Barth's picture

    The Big Lie

    It was just so over the top, and so wrongheaded that our usually fractious populace, and the politicians and hangers on who cater to them were, for once, united in their condemnation. After all what the congressman said was just, simply, out of bounds.

    What the congressman said was this:

    And the myopia of the other side, let alone the hypocrisy of some of its members, is hard to fathom.
    ...

    They say it's a government takeover of health care, a big lie. Just like Goebbels ; you say it enough, you repeat the lie, you repeat the lie, you repeat the lie, and eventually people believe it. Like blood libel. That's the same kind of thing. The Germans said enough about the Jews and the people believed it and you had the Holocaust. You tell a lie over and over again. And we've heard it on this floor; government takeover of health care.

    PolitiFact, nonpartisan, Pulitzer prize-winning, 2009, St. Petersburg Times, said the biggest lie of 2010 was government takeover of health care, because there is no government takeover. It's insurance.



    You can see just how outrageous it was just by reading it. It is easy to imagine the many people who needed "the vapors" to revive them, after hearing such words. Some congresswoman says

    we also know that the very founders that wrote those documents worked tirelessly until slavery was no more in the United States....

    And I think it is high time that we recognize the contribution of our forbearers [sic] who worked tirelessly -- men like John Quincy Adams, who would not rest until slavery was extinguished in the country



    while another political figure who was once nominated to serve as Vice President of the United States explains that "the Sputnik moment" that many of us remember as the catalyst for the development of a apace program that led to our landing men on the moon slightly more than a decade later and increased spending to educate more scientists and the research that led to the technological breakthroughs which have marked our time, in facts stands for a race to space that the Russians


    won, but also incurred so much debt at the time that it resulted in the inevitable collapse of the Soviet Union.



    but really it is Steve Cohen, the man with a political opponent who suggested he not be elected since Jews hate Christians who has poisoned our political discourse.

    And, of course, he and Politifact are wrong.

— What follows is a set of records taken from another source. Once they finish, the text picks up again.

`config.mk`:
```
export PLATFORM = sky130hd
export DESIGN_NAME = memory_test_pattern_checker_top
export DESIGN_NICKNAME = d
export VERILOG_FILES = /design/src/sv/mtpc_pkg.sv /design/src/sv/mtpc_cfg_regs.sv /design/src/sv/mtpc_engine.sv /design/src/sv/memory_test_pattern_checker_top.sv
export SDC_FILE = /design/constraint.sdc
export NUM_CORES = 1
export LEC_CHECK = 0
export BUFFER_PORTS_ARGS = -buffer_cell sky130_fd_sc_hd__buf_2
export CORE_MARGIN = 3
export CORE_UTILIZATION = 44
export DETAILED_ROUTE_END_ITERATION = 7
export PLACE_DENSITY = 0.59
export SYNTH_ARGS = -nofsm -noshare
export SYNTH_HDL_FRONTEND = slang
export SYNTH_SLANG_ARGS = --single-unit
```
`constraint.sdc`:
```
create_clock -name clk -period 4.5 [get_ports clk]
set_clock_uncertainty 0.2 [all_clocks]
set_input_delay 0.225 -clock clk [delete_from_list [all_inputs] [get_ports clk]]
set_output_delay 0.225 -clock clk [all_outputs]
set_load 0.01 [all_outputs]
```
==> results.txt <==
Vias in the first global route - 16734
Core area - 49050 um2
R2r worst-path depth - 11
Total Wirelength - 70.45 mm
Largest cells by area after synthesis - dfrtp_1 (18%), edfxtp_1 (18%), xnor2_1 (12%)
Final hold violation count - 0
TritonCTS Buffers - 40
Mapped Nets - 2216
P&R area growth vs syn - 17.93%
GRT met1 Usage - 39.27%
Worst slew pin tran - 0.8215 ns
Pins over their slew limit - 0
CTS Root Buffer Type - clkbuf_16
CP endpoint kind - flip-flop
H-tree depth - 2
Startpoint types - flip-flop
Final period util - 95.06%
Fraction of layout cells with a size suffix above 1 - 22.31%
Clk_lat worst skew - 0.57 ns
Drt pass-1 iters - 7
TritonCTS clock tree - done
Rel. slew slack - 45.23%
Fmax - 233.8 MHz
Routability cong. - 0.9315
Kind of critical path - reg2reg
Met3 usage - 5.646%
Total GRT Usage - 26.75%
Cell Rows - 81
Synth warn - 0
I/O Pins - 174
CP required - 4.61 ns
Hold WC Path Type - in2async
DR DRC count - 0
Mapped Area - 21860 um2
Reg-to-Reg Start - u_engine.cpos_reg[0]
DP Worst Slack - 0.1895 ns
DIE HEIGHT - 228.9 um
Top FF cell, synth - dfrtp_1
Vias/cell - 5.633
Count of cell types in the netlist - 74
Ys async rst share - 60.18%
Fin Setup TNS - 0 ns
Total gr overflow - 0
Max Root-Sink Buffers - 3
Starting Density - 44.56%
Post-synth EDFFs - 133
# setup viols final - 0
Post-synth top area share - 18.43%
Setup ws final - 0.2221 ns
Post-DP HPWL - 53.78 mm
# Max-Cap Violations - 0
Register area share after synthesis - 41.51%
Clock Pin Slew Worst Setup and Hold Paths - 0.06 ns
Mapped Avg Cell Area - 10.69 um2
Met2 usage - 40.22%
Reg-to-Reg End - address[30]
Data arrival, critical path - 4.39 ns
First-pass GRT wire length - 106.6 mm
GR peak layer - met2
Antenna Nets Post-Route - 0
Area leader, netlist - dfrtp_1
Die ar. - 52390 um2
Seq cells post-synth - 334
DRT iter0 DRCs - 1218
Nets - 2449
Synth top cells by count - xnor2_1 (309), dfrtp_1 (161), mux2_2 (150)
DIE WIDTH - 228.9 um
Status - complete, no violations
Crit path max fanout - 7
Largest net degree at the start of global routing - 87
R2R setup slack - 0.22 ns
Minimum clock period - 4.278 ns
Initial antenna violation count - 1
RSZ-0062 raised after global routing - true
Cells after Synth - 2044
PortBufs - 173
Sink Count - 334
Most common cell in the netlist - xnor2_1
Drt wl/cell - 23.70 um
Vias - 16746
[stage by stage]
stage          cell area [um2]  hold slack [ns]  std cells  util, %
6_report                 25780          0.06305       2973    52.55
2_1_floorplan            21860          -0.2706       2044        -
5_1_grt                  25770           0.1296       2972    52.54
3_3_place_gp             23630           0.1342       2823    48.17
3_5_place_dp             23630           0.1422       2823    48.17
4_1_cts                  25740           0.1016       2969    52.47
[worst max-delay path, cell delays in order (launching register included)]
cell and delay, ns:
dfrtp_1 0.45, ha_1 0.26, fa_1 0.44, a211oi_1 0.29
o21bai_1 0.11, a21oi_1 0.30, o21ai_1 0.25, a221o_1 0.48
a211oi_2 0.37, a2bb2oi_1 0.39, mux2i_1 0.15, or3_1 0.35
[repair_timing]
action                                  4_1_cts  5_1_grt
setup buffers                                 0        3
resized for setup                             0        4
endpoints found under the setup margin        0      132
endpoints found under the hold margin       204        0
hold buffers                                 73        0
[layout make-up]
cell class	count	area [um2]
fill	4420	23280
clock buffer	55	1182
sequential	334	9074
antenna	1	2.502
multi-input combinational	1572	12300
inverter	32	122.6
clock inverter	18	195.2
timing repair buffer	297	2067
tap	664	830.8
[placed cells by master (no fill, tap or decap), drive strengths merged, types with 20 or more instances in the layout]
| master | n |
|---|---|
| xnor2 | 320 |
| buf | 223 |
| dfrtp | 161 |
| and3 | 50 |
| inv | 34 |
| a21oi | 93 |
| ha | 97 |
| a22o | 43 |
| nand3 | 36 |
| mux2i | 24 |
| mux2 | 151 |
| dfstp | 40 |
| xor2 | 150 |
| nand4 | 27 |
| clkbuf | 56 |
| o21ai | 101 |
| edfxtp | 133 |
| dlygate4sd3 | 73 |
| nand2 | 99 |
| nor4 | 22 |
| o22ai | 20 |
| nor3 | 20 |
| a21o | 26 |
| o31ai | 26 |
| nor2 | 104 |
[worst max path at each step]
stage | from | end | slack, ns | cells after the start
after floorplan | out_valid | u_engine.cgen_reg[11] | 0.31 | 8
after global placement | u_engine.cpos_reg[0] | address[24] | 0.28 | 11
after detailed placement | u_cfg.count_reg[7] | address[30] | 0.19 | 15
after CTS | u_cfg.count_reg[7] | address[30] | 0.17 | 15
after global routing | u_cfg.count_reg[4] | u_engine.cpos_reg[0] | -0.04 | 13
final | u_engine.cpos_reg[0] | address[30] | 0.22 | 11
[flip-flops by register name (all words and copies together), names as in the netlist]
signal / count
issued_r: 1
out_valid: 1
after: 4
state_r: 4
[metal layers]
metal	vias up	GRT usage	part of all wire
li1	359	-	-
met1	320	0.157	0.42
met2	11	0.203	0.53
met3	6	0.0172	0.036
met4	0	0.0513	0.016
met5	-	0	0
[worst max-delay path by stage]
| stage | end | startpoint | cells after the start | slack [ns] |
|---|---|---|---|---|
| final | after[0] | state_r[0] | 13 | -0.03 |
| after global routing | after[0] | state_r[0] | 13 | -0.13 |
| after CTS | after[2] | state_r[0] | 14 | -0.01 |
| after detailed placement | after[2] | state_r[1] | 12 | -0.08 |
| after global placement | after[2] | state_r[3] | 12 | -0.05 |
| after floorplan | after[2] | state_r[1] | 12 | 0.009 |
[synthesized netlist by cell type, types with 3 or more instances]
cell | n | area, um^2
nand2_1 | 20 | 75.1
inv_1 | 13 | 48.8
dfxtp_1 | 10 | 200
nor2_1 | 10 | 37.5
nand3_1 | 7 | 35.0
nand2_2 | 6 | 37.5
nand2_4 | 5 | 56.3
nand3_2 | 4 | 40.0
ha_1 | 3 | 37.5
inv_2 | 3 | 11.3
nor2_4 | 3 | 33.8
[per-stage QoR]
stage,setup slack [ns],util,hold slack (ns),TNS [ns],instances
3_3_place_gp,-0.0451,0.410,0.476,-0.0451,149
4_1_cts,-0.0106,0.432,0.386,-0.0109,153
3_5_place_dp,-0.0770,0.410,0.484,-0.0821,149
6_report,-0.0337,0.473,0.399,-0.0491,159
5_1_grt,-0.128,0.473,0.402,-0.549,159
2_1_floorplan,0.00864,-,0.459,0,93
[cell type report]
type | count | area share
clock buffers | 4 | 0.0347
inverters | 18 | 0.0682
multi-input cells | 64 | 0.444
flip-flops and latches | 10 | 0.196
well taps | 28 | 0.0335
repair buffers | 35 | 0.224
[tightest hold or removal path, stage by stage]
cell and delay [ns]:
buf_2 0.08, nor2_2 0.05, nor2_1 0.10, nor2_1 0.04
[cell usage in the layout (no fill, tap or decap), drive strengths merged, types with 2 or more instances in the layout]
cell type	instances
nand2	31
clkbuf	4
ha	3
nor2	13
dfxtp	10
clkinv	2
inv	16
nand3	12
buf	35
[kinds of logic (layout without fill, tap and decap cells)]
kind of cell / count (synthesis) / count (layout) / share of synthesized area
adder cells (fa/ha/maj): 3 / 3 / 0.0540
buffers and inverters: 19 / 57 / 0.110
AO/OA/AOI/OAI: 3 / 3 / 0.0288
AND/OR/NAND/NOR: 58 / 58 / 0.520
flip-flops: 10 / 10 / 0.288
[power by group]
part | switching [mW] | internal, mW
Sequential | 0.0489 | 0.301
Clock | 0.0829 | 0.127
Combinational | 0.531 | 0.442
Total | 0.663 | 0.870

The lies about a government "takeover" of health care, while as asinine a claim there is, and one which was repeated in Republican campaign commercials every hour on the hour during October last, were not, and cannot be the lie of the year.

    It is this one: constantly repeated every single day, by sages on televisions throughout the land:

    The budget deficit must be cut and cut now. We will rue the day, if we do not reduce the deficit immediately.

    Here, for instance, are the famed Nobel Laureates in Economics: Dr. Joe Scarborough of the University of Talk Louder than Anyone Else on Set, and Professor Michael Barnicle of The Institution of Higher Cowering to Conservatives so Maybe They Will Like Me:

    SCARBOROUGH:

    I'm very disturbed by the president actually bragging about increasing spending while Greece and Portugal and Spain and Ireland go up in flames and moody's saying we could be next.... if you look it at the front page of the New York Times" yesterday talking about the states going up in flames in debt, if you see what's happening in spain, is spain going to collapse?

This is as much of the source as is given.